[Opening Exercise data section]
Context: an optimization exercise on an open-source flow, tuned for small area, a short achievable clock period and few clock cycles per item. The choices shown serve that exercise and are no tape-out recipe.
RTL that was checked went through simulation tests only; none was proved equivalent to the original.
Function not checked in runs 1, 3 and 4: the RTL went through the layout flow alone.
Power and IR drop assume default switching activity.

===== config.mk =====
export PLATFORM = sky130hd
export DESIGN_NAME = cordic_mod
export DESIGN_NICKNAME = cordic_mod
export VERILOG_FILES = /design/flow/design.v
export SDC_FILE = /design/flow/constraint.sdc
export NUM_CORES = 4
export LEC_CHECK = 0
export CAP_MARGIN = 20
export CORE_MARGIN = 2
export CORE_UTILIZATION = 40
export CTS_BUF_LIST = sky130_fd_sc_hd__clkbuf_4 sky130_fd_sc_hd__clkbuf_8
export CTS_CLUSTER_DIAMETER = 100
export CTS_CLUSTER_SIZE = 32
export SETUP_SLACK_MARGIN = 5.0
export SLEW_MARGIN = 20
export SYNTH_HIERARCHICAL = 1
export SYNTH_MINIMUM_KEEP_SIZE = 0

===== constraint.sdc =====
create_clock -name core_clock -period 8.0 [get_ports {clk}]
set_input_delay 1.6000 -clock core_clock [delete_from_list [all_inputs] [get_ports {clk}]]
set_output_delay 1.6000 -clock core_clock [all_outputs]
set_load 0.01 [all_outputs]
[Closing Exercise data section]
[Opening Exercise data section]
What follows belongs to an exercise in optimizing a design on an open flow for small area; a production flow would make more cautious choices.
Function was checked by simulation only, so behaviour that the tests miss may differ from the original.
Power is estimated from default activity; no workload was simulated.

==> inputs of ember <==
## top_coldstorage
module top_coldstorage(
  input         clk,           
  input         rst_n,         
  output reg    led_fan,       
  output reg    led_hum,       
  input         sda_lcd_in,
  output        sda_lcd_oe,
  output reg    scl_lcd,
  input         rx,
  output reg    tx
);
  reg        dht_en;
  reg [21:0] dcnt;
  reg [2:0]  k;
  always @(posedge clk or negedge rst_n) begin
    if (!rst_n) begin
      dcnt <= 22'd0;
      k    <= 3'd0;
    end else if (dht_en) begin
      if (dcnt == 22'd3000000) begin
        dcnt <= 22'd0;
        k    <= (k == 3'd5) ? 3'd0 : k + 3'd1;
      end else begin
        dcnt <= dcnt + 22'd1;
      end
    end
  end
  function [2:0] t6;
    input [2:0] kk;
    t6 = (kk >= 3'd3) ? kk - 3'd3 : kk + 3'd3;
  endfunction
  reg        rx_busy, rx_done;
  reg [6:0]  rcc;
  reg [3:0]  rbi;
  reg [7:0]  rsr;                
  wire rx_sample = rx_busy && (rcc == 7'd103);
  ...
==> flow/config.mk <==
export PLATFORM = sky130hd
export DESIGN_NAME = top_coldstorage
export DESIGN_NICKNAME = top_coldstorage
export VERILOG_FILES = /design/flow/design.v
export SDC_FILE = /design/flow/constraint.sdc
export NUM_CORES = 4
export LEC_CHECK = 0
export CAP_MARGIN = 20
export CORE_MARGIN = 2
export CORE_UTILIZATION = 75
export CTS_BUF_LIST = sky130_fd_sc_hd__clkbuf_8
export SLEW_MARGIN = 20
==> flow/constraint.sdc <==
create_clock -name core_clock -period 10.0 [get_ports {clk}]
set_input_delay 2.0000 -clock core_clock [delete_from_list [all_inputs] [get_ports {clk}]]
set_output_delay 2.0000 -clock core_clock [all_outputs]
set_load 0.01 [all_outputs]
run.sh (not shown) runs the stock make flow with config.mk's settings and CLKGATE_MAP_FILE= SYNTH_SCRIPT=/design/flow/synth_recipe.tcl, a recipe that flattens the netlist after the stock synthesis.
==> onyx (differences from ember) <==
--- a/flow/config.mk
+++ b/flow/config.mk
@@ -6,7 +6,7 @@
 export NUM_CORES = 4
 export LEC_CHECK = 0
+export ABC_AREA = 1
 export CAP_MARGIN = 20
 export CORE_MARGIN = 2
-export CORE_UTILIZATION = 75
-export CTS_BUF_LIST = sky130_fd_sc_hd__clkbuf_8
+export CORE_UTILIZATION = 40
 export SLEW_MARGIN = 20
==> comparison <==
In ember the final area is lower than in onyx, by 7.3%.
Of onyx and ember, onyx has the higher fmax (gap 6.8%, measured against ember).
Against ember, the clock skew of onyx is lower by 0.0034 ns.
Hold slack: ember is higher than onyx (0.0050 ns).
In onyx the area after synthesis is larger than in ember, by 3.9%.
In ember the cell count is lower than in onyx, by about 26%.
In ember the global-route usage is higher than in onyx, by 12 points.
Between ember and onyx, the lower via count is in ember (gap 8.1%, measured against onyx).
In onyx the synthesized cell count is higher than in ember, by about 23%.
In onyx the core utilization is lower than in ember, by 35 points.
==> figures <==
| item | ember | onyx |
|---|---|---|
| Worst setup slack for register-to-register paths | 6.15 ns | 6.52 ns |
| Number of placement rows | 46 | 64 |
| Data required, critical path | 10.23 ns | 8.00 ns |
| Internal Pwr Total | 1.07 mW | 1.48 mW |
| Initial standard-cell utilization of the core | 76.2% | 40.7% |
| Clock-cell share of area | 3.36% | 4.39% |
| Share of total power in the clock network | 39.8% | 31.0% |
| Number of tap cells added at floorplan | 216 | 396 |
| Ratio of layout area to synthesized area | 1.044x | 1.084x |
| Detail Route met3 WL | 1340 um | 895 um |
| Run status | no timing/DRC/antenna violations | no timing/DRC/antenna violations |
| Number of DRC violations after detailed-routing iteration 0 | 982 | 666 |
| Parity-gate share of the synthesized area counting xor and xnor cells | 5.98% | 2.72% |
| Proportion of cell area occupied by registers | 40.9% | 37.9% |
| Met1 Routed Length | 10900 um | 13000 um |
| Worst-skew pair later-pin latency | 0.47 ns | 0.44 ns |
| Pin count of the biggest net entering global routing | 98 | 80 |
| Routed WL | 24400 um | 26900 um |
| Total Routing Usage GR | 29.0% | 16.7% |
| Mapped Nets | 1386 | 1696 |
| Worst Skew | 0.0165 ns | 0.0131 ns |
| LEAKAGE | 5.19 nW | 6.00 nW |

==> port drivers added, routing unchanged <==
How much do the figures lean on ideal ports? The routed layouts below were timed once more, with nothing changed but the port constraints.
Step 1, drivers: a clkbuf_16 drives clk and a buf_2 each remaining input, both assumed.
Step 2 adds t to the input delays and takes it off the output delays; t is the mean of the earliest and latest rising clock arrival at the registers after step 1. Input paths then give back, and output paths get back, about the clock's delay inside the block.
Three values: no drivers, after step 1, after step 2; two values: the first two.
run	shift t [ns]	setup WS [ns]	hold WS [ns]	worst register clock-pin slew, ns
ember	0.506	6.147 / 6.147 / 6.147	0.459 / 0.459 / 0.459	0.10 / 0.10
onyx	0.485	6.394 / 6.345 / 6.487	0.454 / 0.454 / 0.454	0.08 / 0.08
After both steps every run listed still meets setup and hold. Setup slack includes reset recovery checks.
[Closing Exercise data section]
[Opening Exercise data section]
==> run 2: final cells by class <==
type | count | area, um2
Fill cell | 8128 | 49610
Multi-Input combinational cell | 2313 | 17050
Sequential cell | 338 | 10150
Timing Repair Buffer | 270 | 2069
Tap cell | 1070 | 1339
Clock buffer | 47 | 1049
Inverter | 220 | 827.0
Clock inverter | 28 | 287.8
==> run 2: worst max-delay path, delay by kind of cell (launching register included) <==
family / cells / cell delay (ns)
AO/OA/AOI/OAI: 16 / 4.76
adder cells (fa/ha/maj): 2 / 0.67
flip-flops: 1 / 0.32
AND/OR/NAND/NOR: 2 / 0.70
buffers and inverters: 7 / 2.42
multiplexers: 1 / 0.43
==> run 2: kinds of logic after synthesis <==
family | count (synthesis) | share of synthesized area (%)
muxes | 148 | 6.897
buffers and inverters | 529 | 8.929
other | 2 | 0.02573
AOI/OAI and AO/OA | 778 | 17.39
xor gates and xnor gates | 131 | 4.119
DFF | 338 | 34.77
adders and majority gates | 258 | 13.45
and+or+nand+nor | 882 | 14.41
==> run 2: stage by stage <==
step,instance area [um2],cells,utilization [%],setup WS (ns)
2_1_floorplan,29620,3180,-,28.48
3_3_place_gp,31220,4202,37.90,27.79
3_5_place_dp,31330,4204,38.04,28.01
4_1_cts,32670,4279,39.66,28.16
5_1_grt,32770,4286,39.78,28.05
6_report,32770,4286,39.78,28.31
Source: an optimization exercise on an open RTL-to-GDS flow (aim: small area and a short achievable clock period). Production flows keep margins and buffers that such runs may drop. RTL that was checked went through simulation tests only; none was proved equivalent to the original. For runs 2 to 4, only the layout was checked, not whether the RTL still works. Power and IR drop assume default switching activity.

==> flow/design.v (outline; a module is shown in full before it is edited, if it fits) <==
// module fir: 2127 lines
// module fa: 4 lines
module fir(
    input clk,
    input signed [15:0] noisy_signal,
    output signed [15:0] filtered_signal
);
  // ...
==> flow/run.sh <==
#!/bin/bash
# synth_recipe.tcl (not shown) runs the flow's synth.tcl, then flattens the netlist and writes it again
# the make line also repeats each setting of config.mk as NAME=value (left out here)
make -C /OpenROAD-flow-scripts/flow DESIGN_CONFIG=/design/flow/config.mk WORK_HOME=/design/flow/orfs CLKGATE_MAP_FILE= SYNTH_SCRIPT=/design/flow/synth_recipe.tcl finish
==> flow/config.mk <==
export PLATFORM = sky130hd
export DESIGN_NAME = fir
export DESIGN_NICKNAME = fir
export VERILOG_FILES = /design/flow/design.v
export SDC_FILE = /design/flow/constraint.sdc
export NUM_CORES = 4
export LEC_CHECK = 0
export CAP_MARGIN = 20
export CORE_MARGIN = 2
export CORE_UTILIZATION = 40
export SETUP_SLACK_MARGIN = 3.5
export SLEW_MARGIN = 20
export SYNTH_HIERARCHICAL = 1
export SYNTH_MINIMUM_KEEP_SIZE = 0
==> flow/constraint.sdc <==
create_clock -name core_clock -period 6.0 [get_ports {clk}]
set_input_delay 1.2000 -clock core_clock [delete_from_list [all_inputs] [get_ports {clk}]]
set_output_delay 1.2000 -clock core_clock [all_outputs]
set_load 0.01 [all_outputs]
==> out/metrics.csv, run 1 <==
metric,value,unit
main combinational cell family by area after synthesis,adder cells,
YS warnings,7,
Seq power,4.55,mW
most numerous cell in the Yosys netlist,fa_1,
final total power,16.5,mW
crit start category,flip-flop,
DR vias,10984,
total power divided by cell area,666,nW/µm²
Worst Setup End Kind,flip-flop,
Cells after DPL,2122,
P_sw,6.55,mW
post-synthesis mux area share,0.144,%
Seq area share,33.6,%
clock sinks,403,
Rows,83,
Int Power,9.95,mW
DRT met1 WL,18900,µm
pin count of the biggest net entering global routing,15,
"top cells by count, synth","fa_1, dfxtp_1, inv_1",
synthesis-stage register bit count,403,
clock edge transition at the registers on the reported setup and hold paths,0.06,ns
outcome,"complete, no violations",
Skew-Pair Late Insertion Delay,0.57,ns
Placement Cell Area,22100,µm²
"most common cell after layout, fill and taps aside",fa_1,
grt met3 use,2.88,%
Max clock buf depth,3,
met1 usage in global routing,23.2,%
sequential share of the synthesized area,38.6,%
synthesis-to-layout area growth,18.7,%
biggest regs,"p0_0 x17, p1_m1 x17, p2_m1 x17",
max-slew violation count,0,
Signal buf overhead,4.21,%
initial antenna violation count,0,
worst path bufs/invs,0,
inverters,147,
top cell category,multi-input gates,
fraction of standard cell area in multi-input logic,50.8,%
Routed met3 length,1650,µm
[Closing Exercise data section]
◆ What to produce: Print the lines above from the one with "buffers and inverters: 7 / 2.42" through the one with "run 2: stage", both included, exactly as written and nothing more.

◆ Your response:
buffers and inverters: 7 / 2.42
multiplexers: 1 / 0.43
==> run 2: kinds of logic after synthesis <==
family | count (synthesis) | share of synthesized area (%)
muxes | 148 | 6.897
buffers and inverters | 529 | 8.929
other | 2 | 0.02573
AOI/OAI and AO/OA | 778 | 17.39
xor gates and xnor gates | 131 | 4.119
DFF | 338 | 34.77
adders and majority gates | 258 | 13.45
and+or+nand+nor | 882 | 14.41
==> run 2: stage by stage <==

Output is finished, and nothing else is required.